Neighbourhood of Toronto, Ontario, Canada

Parkway Forest is a neighbourhood in Toronto, Ontario, Canada. It is located in the north of the city, in the former suburb of North York. Parkway Forest is bounded on the west by Don Mills Road, on the north by Sheppard Avenue, on the east by the Don Valley Parkway, and on the south by Highway 401. It is contained within the city's officially designated neighbourhood of Henry Farm, although it is distinct in character from the residential community of that same name west of Don Mills Road. Parkway Forest is part of Ward 17 in the Toronto City Council, part of the new Don Valley North federal electoral district, and part of the Don Valley East provincial electoral district.
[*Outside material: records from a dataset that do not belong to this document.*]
**src/dcc_pkg.sv**
```systemverilog
/*
 * Package for the converter control block: register offsets, field positions,
 * reset values, conversion lengths, state codes and the carrier structs.
 * Assumes an 8-bit register port running on the system clock.
 */
package dcc_pkg;

	// ------------------------------------------------------------
	// Register offsets
	// ------------------------------------------------------------
	localparam logic [7:0] DCC_OFS_CTRL      = 8'ha4;
	localparam logic [7:0] DCC_OFS_INCTL     = 8'ha5;
	localparam logic [7:0] DCC_OFS_INT_STAT  = 8'ha6;
	localparam logic [7:0] DCC_OFS_INT_MASK  = 8'ha7;
	localparam logic [7:0] DCC_OFS_RES_LOW   = 8'hac;
	localparam logic [7:0] DCC_OFS_RES_HIGH  = 8'had;

	// ------------------------------------------------------------
	// Field positions
	// ------------------------------------------------------------
	localparam int DCC_CTRL_DONE_BIT   = 7;
	localparam int DCC_CTRL_START_BIT  = 6;
	localparam int DCC_CTRL_DAC_BIT    = 5;
	localparam int DCC_CTRL_EN_BIT     = 4;
	localparam int DCC_CTRL_ALIGN_BIT  = 3;
	localparam int DCC_CTRL_CLK_LSB    = 0;
	localparam int DCC_IN_CONNECT_BIT  = 7;
	localparam int DCC_IN_INTERNAL_REFERENCE_SELECT_BIT     = 6;
	localparam int DCC_IN_TRIG_LSB     = 4;
	localparam int DCC_IN_DIFFERENTIAL_SELECT_BIT     = 3;
	localparam int DCC_IN_CHAN_LSB     = 0;
	localparam int DCC_INT_DONE_BIT    = 0;
	localparam int DCC_INT_OVERRUN_BIT = 1;

	// ------------------------------------------------------------
	// Reset values and counts
	// ------------------------------------------------------------
	localparam logic [7:0] DCC_CTRL_RESET  = 8'h00;
	localparam logic [7:0] DCC_INCTL_RESET = 8'h00;
	localparam logic [7:0] DCC_INT_RESET   = 8'h00;
	localparam logic [3:0] DCC_ADC_TICKS   = 4'hd;   // Thirteen conversion clocks.
	localparam logic [3:0] DCC_DAC_TICKS   = 4'hb;   // Eleven conversion clocks.
	localparam logic [5:0] DCC_LEFT_PAD    = 6'h00;

	// ------------------------------------------------------------
	// Types
	// ------------------------------------------------------------
	typedef enum logic [1:0] {
		DCC_ST_IDLE = 2'b00,
		DCC_ST_CONV = 2'b01,
		DCC_ST_SYNC = 2'b10
	} dcc_state_e;

	typedef struct packed {
		logic [7:0] addr;
		logic [7:0] wdata;
		logic       wr;
		logic       rd;
	} dcc_bus_s;

	typedef struct packed {
		logic       enable;
		logic       dac_mode;
		logic       active;
		logic       input_connect;
		logic       internal_reference_select;
		logic       differential_select;
		logic [2:0] channel_select;
	} dcc_core_cfg_s;

endpackage : dcc_pkg

```
**src/dcc_prescaler.sv**
```systemverilog
/*
 * Conversion clock prescaler: turns the select code into a one-cycle tick.
 * Assumes sys_clk is the undivided oscillator and rc_clk_in is a free
 * running square wave from the internal RC divider, asynchronous to sys_clk.
 */
`timescale 1ns/1ps
module dcc_prescaler
	import dcc_pkg::*;
#(
	parameter int DIV_W = 7
) (
	input  wire logic       sys_clk,        // System clock.
	input  wire logic       sys_rst,        // Asynchronous reset, active high.
	input  wire logic [2:0] clock_select,   // Conversion clock select code.
	input  wire logic       rc_clk_in,      // RC derived clock pin.
	output logic            conv_tick       // One pulse per conversion clock.
);

	// ------------------------------------------------------------
	// State
	// ------------------------------------------------------------
	typedef struct packed {
		logic [DIV_W-1:0] cnt;
		logic [2:0]       rc_sync;
		logic             rc_lvl;
		logic             tick;
	} dcc_presc_s;

	dcc_presc_s r_q;
	dcc_presc_s r_d;
	logic [DIV_W-1:0] div_mask;

	// ------------------------------------------------------------
	// Divider
	// ------------------------------------------------------------
	// A nonzero code n divides by two to the n; the mask keeps the counter's low n bits.
	always_comb begin
		r_d        = r_q;
		div_mask   = DIV_W'((8'h01 << clock_select) - 8'h01);
		r_d.cnt    = r_q.cnt + 1'b1;
		r_d.rc_sync = {r_q.rc_sync[1:0], rc_clk_in};
		// The filtered level follows the pin only once the second and third stages agree.
		if (r_q.rc_sync[1] == r_q.rc_sync[2]) begin
			r_d.rc_lvl = r_q.rc_sync[2];
		end
		if (clock_select == 3'h0) begin
			// A rising edge of the filtered level; stage one is not looked at.
			r_d.tick = r_d.rc_lvl & ~r_q.rc_lvl;
		end else begin
			r_d.tick = (r_q.cnt & div_mask) == div_mask;
		end
	end

	always_ff @(posedge sys_clk or posedge sys_rst) begin
		if (sys_rst) begin
			r_q <= '0;
		end else begin
			r_q <= r_d;
		end
	end

	assign conv_tick = r_q.tick;

endmodule : dcc_prescaler

```
**src/dcc_converter_ctrl.sv**
```systemverilog
/*
 * Control and status registers of the combined ADC/DAC unit, with the
 * conversion sequencer, result alignment and interrupt status.
 * Assumes an 8-bit register port on sys_clk, timer overflow pulses from logic
 * on the same clock, and an analog core that presents its result by the end
 * of the conversion.
 */
// Added by the designer: the address-and-strobe port.
`timescale 1ns/1ps
module dcc_converter_ctrl
	import dcc_pkg::*;
#(
	parameter int RES_W = 10
) (
	input  wire logic                   sys_clk,     // System clock, 250 MHz.
	input  wire logic                   sys_rst,     // Asynchronous reset, active high.
	input  wire dcc_pkg::dcc_bus_s      bus,         // Register port request.
	output logic [7:0]                  rdata,       // Read data, one cycle after read.
	input  wire logic [2:0]             timer_ovf,   // Timer 0..2 overflow pulses.
	input  wire logic                   isr_ack,     // Pulse when CPU vectors to the ISR.
	input  wire logic                   rc_clk_in,   // RC derived clock pin.
	input  wire logic [RES_W-1:0]       core_result, // ADC result from the core.
	output logic                        conv_tick,   // Conversion clock tick to the core.
	output dcc_pkg::dcc_core_cfg_s      core_cfg,    // Configuration to the core.
	output logic [RES_W-1:0]            dac_value,   // Buffered DAC value.
	output logic                        done_irq,    // Conversion complete flag.
	output logic                        irq          // Masked interrupt, level.
);

	// ------------------------------------------------------------
	// State
	// ------------------------------------------------------------
	typedef struct packed {
		dcc_state_e      state;
		logic [7:0]      ctrl;
		logic [7:0]      inctl;
		logic [7:0]      res_low;
		logic [7:0]      res_high;
		logic [7:0]      int_stat;
		logic [7:0]      int_mask;
		logic [3:0]      ticks;
		logic            dac_run;
		logic [RES_W-1:0] dac_buf;
		logic [7:0]      rdata;
		logic            irq;
		dcc_core_cfg_s   cfg;
	} dcc_ctrl_s;

	dcc_ctrl_s r_q;
	dcc_ctrl_s r_d;

	logic       wr_ctrl;
	logic       wr_inctl;
	logic       sw_start;
	logic       hw_start;
	logic       start;
	logic       finish;
	logic       enabled;
	logic [1:0] trig;
	logic [3:0] length;
	logic [7:0] rd_val;
	logic       prescaler_tick;

	// ------------------------------------------------------------
	// Conversion clock
	// ------------------------------------------------------------
	dcc_prescaler #(
		.DIV_W (7)
	) u_prescaler (
		.sys_clk      (sys_clk),
		.sys_rst      (sys_rst),
		.clock_select (r_q.ctrl[DCC_CTRL_CLK_LSB +: 3]),
		.rc_clk_in    (rc_clk_in),
		.conv_tick    (prescaler_tick)
	);

	// ------------------------------------------------------------
	// Start decode
	// ------------------------------------------------------------
	// A write of zero to start/busy is simply not a start request, so a running
	// conversion is left alone; a software one in timer mode is ignored too.
	always_comb begin
		wr_ctrl  = bus.wr && (bus.addr == DCC_OFS_CTRL);
		wr_inctl = bus.wr && (bus.addr == DCC_OFS_INCTL);
		enabled  = r_q.ctrl[DCC_CTRL_EN_BIT];
		trig     = r_q.inctl[DCC_IN_TRIG_LSB +: 2];
		sw_start = wr_ctrl && bus.wdata[DCC_CTRL_START_BIT]
			&& bus.wdata[DCC_CTRL_EN_BIT] && (trig == 2'b00);
		hw_start = enabled && (trig != 2'b00) && timer_ovf[trig - 2'd1];
		start    = (sw_start || hw_start) && (r_q.state == DCC_ST_IDLE);
		length   = r_q.ctrl[DCC_CTRL_DAC_BIT] ? DCC_DAC_TICKS : DCC_ADC_TICKS;
		finish   = (r_q.state == DCC_ST_CONV) && prescaler_tick
			&& (r_q.ticks == length - 4'h1);
	end

	// ------------------------------------------------------------
	// Read mux
	// ------------------------------------------------------------
	always_comb begin
		if (bus.addr == DCC_OFS_CTRL) begin
			rd_val = r_q.ctrl;
		end else if (bus.addr == DCC_OFS_INCTL) begin
			rd_val = r_q.inctl;
		end else if (bus.addr == DCC_OFS_INT_STAT) begin
			rd_val = r_q.int_stat;
		end else if (bus.addr == DCC_OFS_INT_MASK) begin
			rd_val = r_q.int_mask;
		end else if (bus.addr == DCC_OFS_RES_LOW) begin
			rd_val = r_q.res_low;
		end else if (bus.addr == DCC_OFS_RES_HIGH) begin
			rd_val = r_q.res_high;
		end else begin
			rd_val = 8'h00;    // Unmapped addresses read as zero.
		end
	end

	// ------------------------------------------------------------
	// Next state
	// ------------------------------------------------------------
	always_comb begin
		r_d = r_q;

		// Software writes. Bits 7 and 6 of control are owned by hardware.
		if (wr_ctrl) begin
			r_d.ctrl[5:0] = bus.wdata[5:0];
		end
		if (wr_inctl) begin
			r_d.inctl = bus.wdata;
		end
		if (bus.wr && (bus.addr == DCC_OFS_INT_MASK)) begin
			r_d.int_mask = bus.wdata;
		end
		if (bus.wr && (bus.addr == DCC_OFS_INT_STAT)) begin
			r_d.int_stat = r_q.int_stat & ~bus.wdata;
		end
		// Result pair is written by software only as DAC input.
		if (bus.wr && (bus.addr == DCC_OFS_RES_LOW) && r_q.ctrl[DCC_CTRL_DAC_BIT]) begin
			r_d.res_low = bus.wdata;
		end
		if (bus.wr && (bus.addr == DCC_OFS_RES_HIGH) && r_q.ctrl[DCC_CTRL_DAC_BIT]) begin
			r_d.res_high = bus.wdata;
		end

		// Done flag clears on the vector; a completion in the same cycle wins.
		if (isr_ack) begin
			r_d.ctrl[DCC_CTRL_DONE_BIT] = 1'b0;
		end

		// Sequencer.
		case (r_q.state)
			DCC_ST_IDLE: begin
				r_d.ctrl[DCC_CTRL_START_BIT] = 1'b0;
				if (start) begin
					r_d.state = DCC_ST_CONV;
					r_d.ticks = 4'h0;
					r_d.ctrl[DCC_CTRL_START_BIT] = 1'b1;
					r_d.dac_run = r_q.ctrl[DCC_CTRL_DAC_BIT];
					// The DAC value is sampled once at the start and held.
					r_d.dac_buf = RES_W'({r_q.res_high[1:0], r_q.res_low});
				end
			end
			DCC_ST_CONV: begin
				if (prescaler_tick) begin
					r_d.ticks = r_q.ticks + 4'h1;
				end
				if (finish) begin
					r_d.state = DCC_ST_SYNC;
				end
			end
			DCC_ST_SYNC: begin
				// One system cycle to hand the flag over; busy drops with it.
				r_d.state = DCC_ST_IDLE;
				r_d.ctrl[DCC_CTRL_START_BIT] = 1'b0;
				r_d.ctrl[DCC_CTRL_DONE_BIT]  = 1'b1;
				r_d.int_stat[DCC_INT_DONE_BIT] = 1'b1;
				if (!r_q.dac_run) begin
					if (r_q.ctrl[DCC_CTRL_ALIGN_BIT]) begin
						r_d.res_high = core_result[RES_W-1:2];
						r_d.res_low  = {core_result[1:0], DCC_LEFT_PAD};
					end else begin
						r_d.res_low  = core_result[7:0];
						r_d.res_high = {{6{core_result[RES_W-1]}},
							core_result[RES_W-1:8]};
					end
				end
			end
			default: begin
				r_d.state = DCC_ST_IDLE;
			end
		endcase

		// A timer overflow while busy is dropped; report it as an overrun.
		if (hw_start && (r_q.state != DCC_ST_IDLE)) begin
			r_d.int_stat[DCC_INT_OVERRUN_BIT] = 1'b1;
		end

		// Disabling stops the sequencer and clears busy at once; no conversion runs while off.
		if (!r_d.ctrl[DCC_CTRL_EN_BIT]) begin
			r_d.state = DCC_ST_IDLE;
			r_d.ctrl[DCC_CTRL_START_BIT] = 1'b0;
		end

		r_d.rdata = bus.rd ? rd_val : 8'h00;
		r_d.irq   = |(r_d.int_stat & r_d.int_mask);

		r_d.cfg.enable                    = r_d.ctrl[DCC_CTRL_EN_BIT];
		r_d.cfg.dac_mode                  = r_d.ctrl[DCC_CTRL_DAC_BIT];
		r_d.cfg.active                    = (r_d.state == DCC_ST_CONV);
		r_d.cfg.input_connect             = r_d.inctl[DCC_IN_CONNECT_BIT];
		r_d.cfg.internal_reference_select = r_d.inctl[DCC_IN_INTERNAL_REFERENCE_SELECT_BIT];
		r_d.cfg.differential_select       = r_d.inctl[DCC_IN_DIFFERENTIAL_SELECT_BIT];
		r_d.cfg.channel_select            = r_d.inctl[DCC_IN_CHAN_LSB +: 3];
	end

	// ------------------------------------------------------------
	// Registers
	// ------------------------------------------------------------
	always_ff @(posedge sys_clk or posedge sys_rst) begin
		if (sys_rst) begin
			r_q          <= '0;
			r_q.state    <= DCC_ST_IDLE;
			r_q.ctrl     <= DCC_CTRL_RESET;
			r_q.inctl    <= DCC_INCTL_RESET;
			r_q.int_stat <= DCC_INT_RESET;
			r_q.int_mask <= DCC_INT_RESET;
		end else begin
			r_q <= r_d;
		end
	end

	// ------------------------------------------------------------
	// Outputs
	// ------------------------------------------------------------
	assign rdata     = r_q.rdata;
	assign conv_tick = prescaler_tick;
	assign core_cfg  = r_q.cfg;
	assign dac_value = r_q.dac_buf;
	assign done_irq  = r_q.ctrl[DCC_CTRL_DONE_BIT];
	assign irq       = r_q.irq;

endmodule : dcc_converter_ctrl

```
Parkway Forest is primarily residential, with luxury condominiums, high-rise rental apartment buildings, low-rise rental apartment buildings and townhouse complexes.

Parkway Forest sits directly to the south of the Fairview Mall shopping centre, and is served by the Don Mills subway station on the Toronto Transit Commission's Sheppard subway line.

Parkway Forest was initially developed as a "garden city" beginning in the late 1960s, with a mix of high- and low-rise apartments and townhouses. The majority of the neighbourhood's high-rise buildings were constructed between 1966 and 1972. An additional "affordable-housing development" was constructed at 121 Parkway Forest Drive in 2006, occupying what was previously the heavily wooded Forest Manor Park.

In early 2005, the North York Community Council committee of the Toronto City Council rejected a proposal to replace many of the low-rise apartment buildings and townhouses with seven high-rise condominium towers ranging in height from 39 to 49 storeys. A more modest proposal for neighbourhood redevelopment was later accepted as a new development called Emerald City. This plan included the demolition of mid-rise apartment buildings and townhouses with replacement units built as in-fill developments elsewhere in Parkway Forest. New condominium units were to be built to a maximum height of 36 storeys. In July 2009, construction of two 9-storey replacement rental towers began at the corner of Parkway Forest Drive and Sheppard Avenue. Construction has continued since that time; primarily with the addition of new townhouse, mid-rise, and high-rise residential buildings, but also with a new community centre, and public art.

Parkway Forest has a community association called the Parkway Forest Community Association, which represents local residents and seeks to address issues and opportunities within the neighbourhood.